*** Opening of Exercise inputs ***

File: config.mk
export PLATFORM = sky130hd
export DESIGN_NAME = pwm_capture
export DESIGN_NICKNAME = d
export VERILOG_FILES = /design/src/rtl/pwm_capture.sv
export SDC_FILE = /design/constraint.sdc
export NUM_CORES = 1
export LEC_CHECK = 0
export CORE_MARGIN = 5
export CORE_UTILIZATION = 46
export DETAILED_ROUTE_END_ITERATION = 6
export GPL_TIMING_DRIVEN = 0
export HOLD_SLACK_MARGIN = 0.12
export PLACE_DENSITY = 0.72
export REMOVE_ABC_BUFFERS = 1
export SETUP_SLACK_MARGIN = 0.02
export SLEW_MARGIN = 40
export SYNTH_ARGS = -nofsm -noshare
export SYNTH_HDL_FRONTEND = slang
export SYNTH_SLANG_ARGS = --single-unit
export TNS_END_PERCENT = 5
File: constraint.sdc
create_clock -name clk -period 4.2 [get_ports clk]
set_clock_uncertainty 0.05 [all_clocks]
set_input_delay 0.63 -clock clk [delete_from_list [all_inputs] [get_ports clk]]
set_output_delay 0.63 -clock clk [all_outputs]
set_load 0.01 [all_outputs]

*** Close of Exercise inputs ***

• _What the exercise asks_
Set down the lines of the listing above verbatim, first line through the line containing "export SYNTH_SLANG_ARGS = --single-unit", inclusive; add no other lines.

• _Task output_
File: config.mk
export PLATFORM = sky130hd
export DESIGN_NAME = pwm_capture
export DESIGN_NICKNAME = d
export VERILOG_FILES = /design/src/rtl/pwm_capture.sv
export SDC_FILE = /design/constraint.sdc
export NUM_CORES = 1
export LEC_CHECK = 0
export CORE_MARGIN = 5
export CORE_UTILIZATION = 46
export DETAILED_ROUTE_END_ITERATION = 6
export GPL_TIMING_DRIVEN = 0
export HOLD_SLACK_MARGIN = 0.12
export PLACE_DENSITY = 0.72
export REMOVE_ABC_BUFFERS = 1
export SETUP_SLACK_MARGIN = 0.02
export SLEW_MARGIN = 40
export SYNTH_ARGS = -nofsm -noshare
export SYNTH_HDL_FRONTEND = slang
export SYNTH_SLANG_ARGS = --single-unit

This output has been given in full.